*** Opening Input records ***

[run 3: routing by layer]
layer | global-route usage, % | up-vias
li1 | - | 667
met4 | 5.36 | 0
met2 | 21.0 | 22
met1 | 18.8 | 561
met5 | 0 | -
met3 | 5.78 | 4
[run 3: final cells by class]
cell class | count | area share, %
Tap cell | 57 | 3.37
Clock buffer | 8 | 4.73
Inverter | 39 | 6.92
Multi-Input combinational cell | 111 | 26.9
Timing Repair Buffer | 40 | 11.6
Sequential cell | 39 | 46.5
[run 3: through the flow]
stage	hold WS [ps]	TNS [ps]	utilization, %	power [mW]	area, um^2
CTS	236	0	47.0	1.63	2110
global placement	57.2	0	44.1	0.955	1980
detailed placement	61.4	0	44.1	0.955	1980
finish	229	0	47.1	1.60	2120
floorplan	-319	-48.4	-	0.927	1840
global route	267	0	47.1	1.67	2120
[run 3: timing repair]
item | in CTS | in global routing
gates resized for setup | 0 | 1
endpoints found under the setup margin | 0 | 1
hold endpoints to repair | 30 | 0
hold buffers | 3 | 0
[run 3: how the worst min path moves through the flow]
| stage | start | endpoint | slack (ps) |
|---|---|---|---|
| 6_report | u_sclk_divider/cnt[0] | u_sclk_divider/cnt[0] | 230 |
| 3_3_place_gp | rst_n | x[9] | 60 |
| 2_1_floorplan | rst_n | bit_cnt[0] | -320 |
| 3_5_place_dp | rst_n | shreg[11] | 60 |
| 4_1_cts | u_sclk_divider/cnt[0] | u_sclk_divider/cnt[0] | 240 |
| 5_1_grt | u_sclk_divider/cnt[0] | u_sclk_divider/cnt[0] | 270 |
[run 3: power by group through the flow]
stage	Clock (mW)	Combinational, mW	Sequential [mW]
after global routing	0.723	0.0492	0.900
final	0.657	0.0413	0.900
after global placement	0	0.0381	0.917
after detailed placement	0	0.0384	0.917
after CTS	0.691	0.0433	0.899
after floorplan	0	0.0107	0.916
## src/rtl/fetch_pkg.sv

```systemverilog
// Shared definitions for the instruction fetch front end: field layout,
// fetch FSM encoding and the opcode values the control unit decodes.
package fetch_pkg;

  localparam int OPC_MSB   = 23;
  localparam int OPC_LSB   = 19;
  localparam int ALUOP_MSB = 18;
  localparam int ALUOP_LSB = 16;
  localparam int RD_MSB    = 15;
  localparam int RD_LSB    = 12;
  localparam int RN_MSB    = 11;
  localparam int RN_LSB    = 8;
  localparam int RM_MSB    = 3;
  localparam int RM_LSB    = 0;
  localparam int IMM_MSB   = 11;
  localparam int IMM_LSB   = 0;

  typedef enum logic [0:0] {
    FETCH = 1'b0,
    HOLD  = 1'b1
  } fetch_state_e;

  localparam logic [4:0] OPC_R       = 5'b00000;
  localparam logic [4:0] OPC_LDR     = 5'b00001;
  localparam logic [4:0] OPC_STR     = 5'b00010;
  localparam logic [4:0] OPC_BEQ     = 5'b00011;
  localparam logic [4:0] OPC_BEQ_ALT = 5'b00101;
  localparam logic [4:0] OPC_ADDI    = 5'b00100;

endpackage

```

## src/rtl/instr_field_split.sv

```systemverilog
// Purely combinational split of a 24-bit instruction word into its named
// fields; shared by the fetch unit and the debugger/trace path.
module instr_field_split
  import fetch_pkg::*;
(
  input  logic [23:0] instr,
  output logic [4:0]  opcode,
  output logic [2:0]  aluop,
  output logic [3:0]  rd,
  output logic [3:0]  rn,
  output logic [3:0]  rm,
  output logic [11:0] imm
);

  assign opcode = instr[OPC_MSB:OPC_LSB];
  assign aluop  = instr[ALUOP_MSB:ALUOP_LSB];
  assign rd     = instr[RD_MSB:RD_LSB];
  assign rn     = instr[RN_MSB:RN_LSB];
  assign rm     = instr[RM_MSB:RM_LSB];
  assign imm    = instr[IMM_MSB:IMM_LSB];

endmodule

```

## src/rtl/instr_fetch_unit.sv

```systemverilog
// Fetch front end: owns the PC, fetches over req/ack, holds one instruction
// and offers its fields downstream over valid/ready, with branch redirects.
module instr_fetch_unit
  import fetch_pkg::*;
#(
  parameter int                ADDR_W   = 16,
  parameter int                INSTR_W  = 24,
  parameter logic [ADDR_W-1:0] RESET_PC = {ADDR_W{1'b0}}
) (
  input  logic               clk,
  input  logic               rst,
  output logic               imem_req,
  output logic [ADDR_W-1:0]  imem_addr,
  input  logic               imem_ack,
  input  logic [INSTR_W-1:0] imem_rdata,
  output logic               out_valid,
  input  logic               out_ready,
  output logic [4:0]         opcode,
  output logic [2:0]         aluop,
  output logic [3:0]         rd,
  output logic [3:0]         rn,
  output logic [3:0]         rm,
  output logic [11:0]        imm,
  output logic [ADDR_W-1:0]  pc_out,
  input  logic               br_taken,
  input  logic [ADDR_W-1:0]  br_target
);

  localparam logic [ADDR_W-1:0] PC_ONE = {{(ADDR_W-1){1'b0}}, 1'b1};

  fetch_state_e       state_q, state_d;
  logic [ADDR_W-1:0]  pc_q, pc_d;
  logic [ADDR_W-1:0]  addr_q, addr_d;
  logic [ADDR_W-1:0]  pc_out_q, pc_out_d;
  logic [INSTR_W-1:0] ir_q, ir_d;
  logic               req_q, req_d;
  logic               squash_q, squash_d;
  logic               hold_valid_q, hold_valid_d;
  logic               ack_s;
  logic               out_valid_s;

  // A late ack with no request outstanding must not be taken as data.
  assign ack_s       = imem_ack & req_q;
  assign out_valid_s = hold_valid_q & ~br_taken;

  // Next-state logic for the fetch FSM, PC, request and held instruction.
  always_comb begin
    state_d      = state_q;
    pc_d         = pc_q;
    addr_d       = addr_q;
    pc_out_d     = pc_out_q;
    ir_d         = ir_q;
    req_d        = req_q;
    squash_d     = squash_q;
    hold_valid_d = hold_valid_q;

    case (state_q)
      FETCH: begin
        if (!req_q) begin
          // Issue a new request; a redirect in this cycle is taken directly.
          pc_d     = br_taken ? br_target : pc_q;
          addr_d   = br_taken ? br_target : pc_q;
          req_d    = 1'b1;
          squash_d = 1'b0;
        end else if (ack_s) begin
          req_d = 1'b0;
          if (squash_q || br_taken) begin
            squash_d = 1'b0;
            pc_d     = br_taken ? br_target : pc_q;
          end else begin
            ir_d         = imem_rdata;
            pc_out_d     = pc_q;
            pc_d         = pc_q + PC_ONE;
            hold_valid_d = 1'b1;
            state_d      = HOLD;
          end
        end else if (br_taken) begin
          // Address must stay put until ack; the returning data is dropped.
          pc_d     = br_target;
          squash_d = 1'b1;
        end else begin
          pc_d = pc_q;
        end
      end
      HOLD: begin
        if (br_taken) begin
          hold_valid_d = 1'b0;
          pc_d         = br_target;
          addr_d       = br_target;
          req_d        = 1'b1;
          state_d      = FETCH;
        end else if (out_valid_s && out_ready) begin
          hold_valid_d = 1'b0;
          addr_d       = pc_q;
          req_d        = 1'b1;
          state_d      = FETCH;
        end else begin
          req_d = 1'b0;
        end
      end
      default: begin
        state_d      = FETCH;
        req_d        = 1'b0;
        squash_d     = 1'b0;
        hold_valid_d = 1'b0;
      end
    endcase
  end

  // State registers with synchronous reset.
  always_ff @(posedge clk) begin
    if (rst) begin
      state_q      <= FETCH;
      pc_q         <= RESET_PC;
      addr_q       <= RESET_PC;
      pc_out_q     <= {ADDR_W{1'b0}};
      ir_q         <= {INSTR_W{1'b0}};
      req_q        <= 1'b0;
      squash_q     <= 1'b0;
      hold_valid_q <= 1'b0;
    end else begin
      state_q      <= state_d;
      pc_q         <= pc_d;
      addr_q       <= addr_d;
      pc_out_q     <= pc_out_d;
      ir_q         <= ir_d;
      req_q        <= req_d;
      squash_q     <= squash_d;
      hold_valid_q <= hold_valid_d;
    end
  end

  assign imem_req  = req_q;
  assign imem_addr = addr_q;
  assign out_valid = out_valid_s;
  assign pc_out    = pc_out_q;

  instr_field_split u_split (
    .instr  (ir_q),
    .opcode (opcode),
    .aluop  (aluop),
    .rd     (rd),
    .rn     (rn),
    .rm     (rm),
    .imm    (imm)
  );

endmodule
```
## src/rtl/matmul_row_scheduler_pkg.sv

```systemverilog
// matmul_pkg: shared FSM state encoding and width helpers for the row scheduler
// Ports: none (package).
package matmul_pkg;
    typedef enum logic [1:0] {IDLE, DISPATCH, DRAIN, FINISH} state_t;
    function automatic int clog2(input int v);
        int r = 0;
        while ((1 << r) < v) r++;
        return r;
    endfunction
    function automatic int lane_w(input int n);
        return (n > 1) ? clog2(n) : 1;
    endfunction
endpackage

```

## src/rtl/matmul_row_scheduler_if.sv

```systemverilog
// matmul_row_scheduler_if: job dispatch / lane completion bundle of the row scheduler
// Ports: start, lane_done (requester -> scheduler); job_valid, job_lane, job_row,
// job_col, lane_busy, busy, done, err (scheduler -> requester).
interface matmul_row_scheduler_if
    import matmul_pkg::*;
#(
    parameter int NUM_LANES = 2,
    parameter int IDX_W = 8
);
    localparam int LANE_W = lane_w(NUM_LANES);
    logic start;
    logic [NUM_LANES-1:0] lane_done;
    logic job_valid;
    logic [LANE_W-1:0] job_lane;
    logic [IDX_W-1:0] job_row;
    logic [IDX_W-1:0] job_col;
    logic [NUM_LANES-1:0] lane_busy;
    logic busy;
    logic done;
    logic err;
    modport master(
        output start, lane_done,
        input job_valid, job_lane, job_row, job_col, lane_busy, busy, done, err
    );
    modport slave(
        input start, lane_done,
        output job_valid, job_lane, job_row, job_col, lane_busy, busy, done, err
    );
endinterface

```

## src/rtl/matmul_row_scheduler_arbiter.sv

```systemverilog
// rr_lane_arbiter: picks the first requesting lane at or after the pointer, with wrap-around
// Ports: req (requesting lanes), ptr (round-robin start), gnt (granted lane), gnt_valid.
module rr_lane_arbiter #(
    parameter int NUM_LANES = 2,
    parameter int LANE_W = 1
) (
    input  logic [NUM_LANES-1:0] req,
    input  logic [LANE_W-1:0]    ptr,
    output logic [LANE_W-1:0]    gnt,
    output logic                 gnt_valid
);
    logic [2*NUM_LANES-1:0] dbl;
    logic [NUM_LANES-1:0] rot;
    assign dbl = {req, req};
    // rot[k] is the request of lane (ptr + k) mod NUM_LANES
    assign rot = NUM_LANES'(dbl >> ptr);
    always_comb begin
        gnt = '0;
        gnt_valid = 1'b0;
        // descending scan so the smallest offset from ptr wins
        for (int k = NUM_LANES - 1; k >= 0; k--) begin
            if (rot[k]) begin
                gnt = LANE_W'((int'(ptr) + k >= NUM_LANES) ? int'(ptr) + k - NUM_LANES : int'(ptr) + k);
                gnt_valid = 1'b1;
            end
        end
    end
endmodule

```

## src/rtl/matmul_row_scheduler.sv

```systemverilog
// matmul_row_scheduler: dispatches res[row][col] elements of A*B to MAC lanes round-robin
// Ports: clk, rst (async active-high); bus (slave side of matmul_row_scheduler_if):
// start/lane_done in, job_valid/job_lane/job_row/job_col/lane_busy/busy/done/err out.
module matmul_row_scheduler
    import matmul_pkg::*;
#(
    parameter int A_ROWS = 2,
    parameter int A_COLS = 2,
    parameter int B_ROWS = 2,
    parameter int B_COLS = 2,
    parameter int NUM_LANES = 2,
    parameter int IDX_W = 8
) (
    input logic clk,
    input logic rst,
    matmul_row_scheduler_if.slave bus
);
    localparam int LANE_W = lane_w(NUM_LANES);
    localparam int TOTAL = A_ROWS * B_COLS;
    localparam int CNT_W = clog2(TOTAL + 1);
    state_t state;
    logic [IDX_W-1:0] row, col;
    logic [CNT_W-1:0] cnt, n_freed;
    logic [LANE_W-1:0] ptr, gnt;
    logic gnt_valid, last;
    logic [NUM_LANES-1:0] freed, req;
    logic valid_q, busy_q, done_q, err_q;
    logic [LANE_W-1:0] lane_q;
    logic [IDX_W-1:0] row_q, col_q;
    logic [NUM_LANES-1:0] lane_busy_q;
    // a lane completing this cycle is free again before arbitration
    assign freed = bus.lane_done & lane_busy_q;
    assign req = (state == DISPATCH) ? ~(lane_busy_q & ~freed) : '0;
    assign last = (row == IDX_W'(A_ROWS - 1)) && (col == IDX_W'(B_COLS - 1));
    always_comb begin
        n_freed = '0;
        for (int i = 0; i < NUM_LANES; i++) n_freed = n_freed + CNT_W'(freed[i]);
    end
    rr_lane_arbiter #(.NUM_LANES(NUM_LANES), .LANE_W(LANE_W)) u_arb (
        .req(req),
        .ptr(ptr),
        .gnt(gnt),
        .gnt_valid(gnt_valid)
    );
    always_ff @(posedge clk or posedge rst) begin
        if (rst) begin
            state <= IDLE;
            row <= '0;
            col <= '0;
            cnt <= '0;
            ptr <= '0;
            valid_q <= 1'b0;
            lane_q <= '0;
            row_q <= '0;
            col_q <= '0;
            lane_busy_q <= '0;
            busy_q <= 1'b0;
            done_q <= 1'b0;
            err_q <= 1'b0;
        end else begin
            valid_q <= 1'b0;
            lane_q <= '0;
            row_q <= '0;
            col_q <= '0;
            done_q <= 1'b0;
            lane_busy_q <= lane_busy_q & ~freed;
            cnt <= cnt + n_freed;
            case (state)
                IDLE: begin
                    if (bus.start) begin
                        if (A_COLS == B_ROWS) begin
                            state <= DISPATCH;
                            busy_q <= 1'b1;
                            row <= '0;
                            col <= '0;
                            cnt <= '0;
                        end else begin
                            err_q <= 1'b1;
                        end
                    end
                end
                DISPATCH: begin
                    if (gnt_valid) begin
                        lane_busy_q <= (lane_busy_q & ~freed) | (NUM_LANES'(1) << gnt);
                        valid_q <= 1'b1;
                        lane_q <= gnt;
                        row_q <= row;
                        col_q <= col;
                        ptr <= (gnt == LANE_W'(NUM_LANES - 1)) ? '0 : gnt + LANE_W'(1);
                        if (last) begin
                            state <= DRAIN;
                            row <= '0;
                            col <= '0;
                        end else if (col == IDX_W'(B_COLS - 1)) begin
                            col <= '0;
                            row <= row + IDX_W'(1);
                        end else begin
                            col <= col + IDX_W'(1);
                        end
                    end
                end
                DRAIN: begin
                    if (cnt == CNT_W'(TOTAL)) begin
                        state <= FINISH;
                        done_q <= 1'b1;
                    end
                end
                FINISH: begin
                    state <= IDLE;
                    busy_q <= 1'b0;
                end
            endcase
        end
    end
    assign bus.job_valid = valid_q;
    assign bus.job_lane = lane_q;
    assign bus.job_row = row_q;
    assign bus.job_col = col_q;
    assign bus.lane_busy = lane_busy_q;
    assign bus.busy = busy_q;
    assign bus.done = done_q;
    assign bus.err = err_q;
endmodule

```

## src/flat_wrapper.sv

```systemverilog
// flat-port wrapper written by rule: the top's interface ports become plain ports
module matmul_row_scheduler_flat import matmul_pkg::*;
#(
    parameter int A_ROWS = 2,
    parameter int A_COLS = 2,
    parameter int B_ROWS = 2,
    parameter int B_COLS = 2,
    parameter int NUM_LANES = 2,
    parameter int IDX_W = 8
)
  (clk, rst, bus_start, bus_lane_done, bus_job_valid, bus_job_lane, bus_job_row, bus_job_col, bus_lane_busy, bus_busy, bus_done, bus_err);
  matmul_row_scheduler_if #(.NUM_LANES(NUM_LANES), .IDX_W(IDX_W)) bus_i ();
  input logic clk;
  input logic rst;
  input wire logic [$bits(bus_i.start)-1:0] bus_start;
  input wire logic [$bits(bus_i.lane_done)-1:0] bus_lane_done;
  output wire logic [$bits(bus_i.job_valid)-1:0] bus_job_valid;
  output wire logic [$bits(bus_i.job_lane)-1:0] bus_job_lane;
  output wire logic [$bits(bus_i.job_row)-1:0] bus_job_row;
  output wire logic [$bits(bus_i.job_col)-1:0] bus_job_col;
  output wire logic [$bits(bus_i.lane_busy)-1:0] bus_lane_busy;
  output wire logic [$bits(bus_i.busy)-1:0] bus_busy;
  output wire logic [$bits(bus_i.done)-1:0] bus_done;
  output wire logic [$bits(bus_i.err)-1:0] bus_err;
  assign bus_i.start = bus_start;
  assign bus_i.lane_done = bus_lane_done;
  assign bus_job_valid = bus_i.job_valid;
  assign bus_job_lane = bus_i.job_lane;
  assign bus_job_row = bus_i.job_row;
  assign bus_job_col = bus_i.job_col;
  assign bus_lane_busy = bus_i.lane_busy;
  assign bus_busy = bus_i.busy;
  assign bus_done = bus_i.done;
  assign bus_err = bus_i.err;
  matmul_row_scheduler #(.A_ROWS(A_ROWS), .A_COLS(A_COLS), .B_ROWS(B_ROWS), .B_COLS(B_COLS), .NUM_LANES(NUM_LANES), .IDX_W(IDX_W)) u_core (.clk(clk), .rst(rst), .bus(bus_i));
endmodule
```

*** Closing Input records ***

Exercise aim:
Repeat the data word for word, starting at its first line and stopping after the line that contains "Tap cell | 57 | 3.37".

Task response:
[run 3: routing by layer]
layer | global-route usage, % | up-vias
li1 | - | 667
met4 | 5.36 | 0
met2 | 21.0 | 22
met1 | 18.8 | 561
met5 | 0 | -
met3 | 5.78 | 4
[run 3: final cells by class]
cell class | count | area share, %
Tap cell | 57 | 3.37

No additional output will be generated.